Supplied data |
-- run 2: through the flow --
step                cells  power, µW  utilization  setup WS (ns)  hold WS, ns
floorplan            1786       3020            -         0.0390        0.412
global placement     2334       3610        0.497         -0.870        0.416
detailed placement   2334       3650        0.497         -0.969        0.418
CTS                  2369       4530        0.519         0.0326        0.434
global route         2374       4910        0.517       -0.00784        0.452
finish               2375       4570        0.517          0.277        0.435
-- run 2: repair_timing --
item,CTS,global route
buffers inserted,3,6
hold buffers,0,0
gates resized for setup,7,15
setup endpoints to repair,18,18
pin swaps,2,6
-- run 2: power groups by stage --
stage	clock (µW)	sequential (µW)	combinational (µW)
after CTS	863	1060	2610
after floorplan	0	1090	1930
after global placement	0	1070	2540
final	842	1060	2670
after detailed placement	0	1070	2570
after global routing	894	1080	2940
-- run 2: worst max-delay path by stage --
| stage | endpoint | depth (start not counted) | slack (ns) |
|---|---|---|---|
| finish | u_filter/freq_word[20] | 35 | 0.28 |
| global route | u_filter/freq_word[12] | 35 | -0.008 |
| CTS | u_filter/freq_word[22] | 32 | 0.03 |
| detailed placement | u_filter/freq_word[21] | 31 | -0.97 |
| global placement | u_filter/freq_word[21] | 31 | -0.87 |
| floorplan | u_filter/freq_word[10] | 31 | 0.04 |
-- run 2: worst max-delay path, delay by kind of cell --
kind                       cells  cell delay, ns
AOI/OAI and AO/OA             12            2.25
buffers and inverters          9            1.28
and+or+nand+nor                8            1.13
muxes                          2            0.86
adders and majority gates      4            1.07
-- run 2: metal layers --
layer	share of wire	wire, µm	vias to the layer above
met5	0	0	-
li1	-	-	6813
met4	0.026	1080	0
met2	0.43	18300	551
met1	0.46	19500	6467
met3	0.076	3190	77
==> config.mk <==
export PLATFORM = sky130hd
export DESIGN_NAME = rdxc_top
export DESIGN_NICKNAME = d
export VERILOG_FILES = /design/src/rdxc_top.v /design/src/rdxc_bus_port.v
export VERILOG_INCLUDE_DIRS = /design/src /design/src/src
export SDC_FILE = /design/constraint.sdc
export NUM_CORES = 1
export LEC_CHECK = 0
export ABC_AREA = 0
export BUFFER_PORTS_ARGS = -buffer_cell sky130_fd_sc_hd__clkbuf_2
export CORE_ASPECT_RATIO = 0.75
export CORE_MARGIN = 2
export CORE_UTILIZATION = 33
export CTS_CLUSTER_SIZE = 28
export DETAILED_ROUTE_END_ITERATION = 16
export SYNTH_ARGS = -nofsm -noshare
export SYNTH_HDL_FRONTEND = slang
export SYNTH_SLANG_ARGS = --single-unit
export TNS_END_PERCENT = 5
==> constraint.sdc <==
create_clock -name clock -period 2.9 [get_ports clock]
set_input_delay 0.58 -clock clock [delete_from_list [all_inputs] [get_ports clock]]
set_output_delay 0.58 -clock clock [all_outputs]
set_load 0.005 [all_outputs]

Required work | Please output the material above exactly as it reads.

Expected output |
-- run 2: through the flow --
step                cells  power, µW  utilization  setup WS (ns)  hold WS, ns
floorplan            1786       3020            -         0.0390        0.412
global placement     2334       3610        0.497         -0.870        0.416
detailed placement   2334       3650        0.497         -0.969        0.418
CTS                  2369       4530        0.519         0.0326        0.434
global route         2374       4910        0.517       -0.00784        0.452
finish               2375       4570        0.517          0.277        0.435
-- run 2: repair_timing --
item,CTS,global route
buffers inserted,3,6
hold buffers,0,0
gates resized for setup,7,15
setup endpoints to repair,18,18
pin swaps,2,6
-- run 2: power groups by stage --
stage	clock (µW)	sequential (µW)	combinational (µW)
after CTS	863	1060	2610
after floorplan	0	1090	1930
after global placement	0	1070	2540
final	842	1060	2670
after detailed placement	0	1070	2570
after global routing	894	1080	2940
-- run 2: worst max-delay path by stage --
| stage | endpoint | depth (start not counted) | slack (ns) |
|---|---|---|---|
| finish | u_filter/freq_word[20] | 35 | 0.28 |
| global route | u_filter/freq_word[12] | 35 | -0.008 |
| CTS | u_filter/freq_word[22] | 32 | 0.03 |
| detailed placement | u_filter/freq_word[21] | 31 | -0.97 |
| global placement | u_filter/freq_word[21] | 31 | -0.87 |
| floorplan | u_filter/freq_word[10] | 31 | 0.04 |
-- run 2: worst max-delay path, delay by kind of cell --
kind                       cells  cell delay, ns
AOI/OAI and AO/OA             12            2.25
buffers and inverters          9            1.28
and+or+nand+nor                8            1.13
muxes                          2            0.86
adders and majority gates      4            1.07
-- run 2: metal layers --
layer	share of wire	wire, µm	vias to the layer above
met5	0	0	-
li1	-	-	6813
met4	0.026	1080	0
met2	0.43	18300	551
met1	0.46	19500	6467
met3	0.076	3190	77
==> config.mk <==
export PLATFORM = sky130hd
export DESIGN_NAME = rdxc_top
export DESIGN_NICKNAME = d
export VERILOG_FILES = /design/src/rdxc_top.v /design/src/rdxc_bus_port.v
export VERILOG_INCLUDE_DIRS = /design/src /design/src/src
export SDC_FILE = /design/constraint.sdc
export NUM_CORES = 1
export LEC_CHECK = 0
export ABC_AREA = 0
export BUFFER_PORTS_ARGS = -buffer_cell sky130_fd_sc_hd__clkbuf_2
export CORE_ASPECT_RATIO = 0.75
export CORE_MARGIN = 2
export CORE_UTILIZATION = 33
export CTS_CLUSTER_SIZE = 28
export DETAILED_ROUTE_END_ITERATION = 16
export SYNTH_ARGS = -nofsm -noshare
export SYNTH_HDL_FRONTEND = slang
export SYNTH_SLANG_ARGS = --single-unit
export TNS_END_PERCENT = 5
==> constraint.sdc <==
create_clock -name clock -period 2.9 [get_ports clock]
set_input_delay 0.58 -clock clock [delete_from_list [all_inputs] [get_ports clock]]
set_output_delay 0.58 -clock clock [all_outputs]
set_load 0.005 [all_outputs]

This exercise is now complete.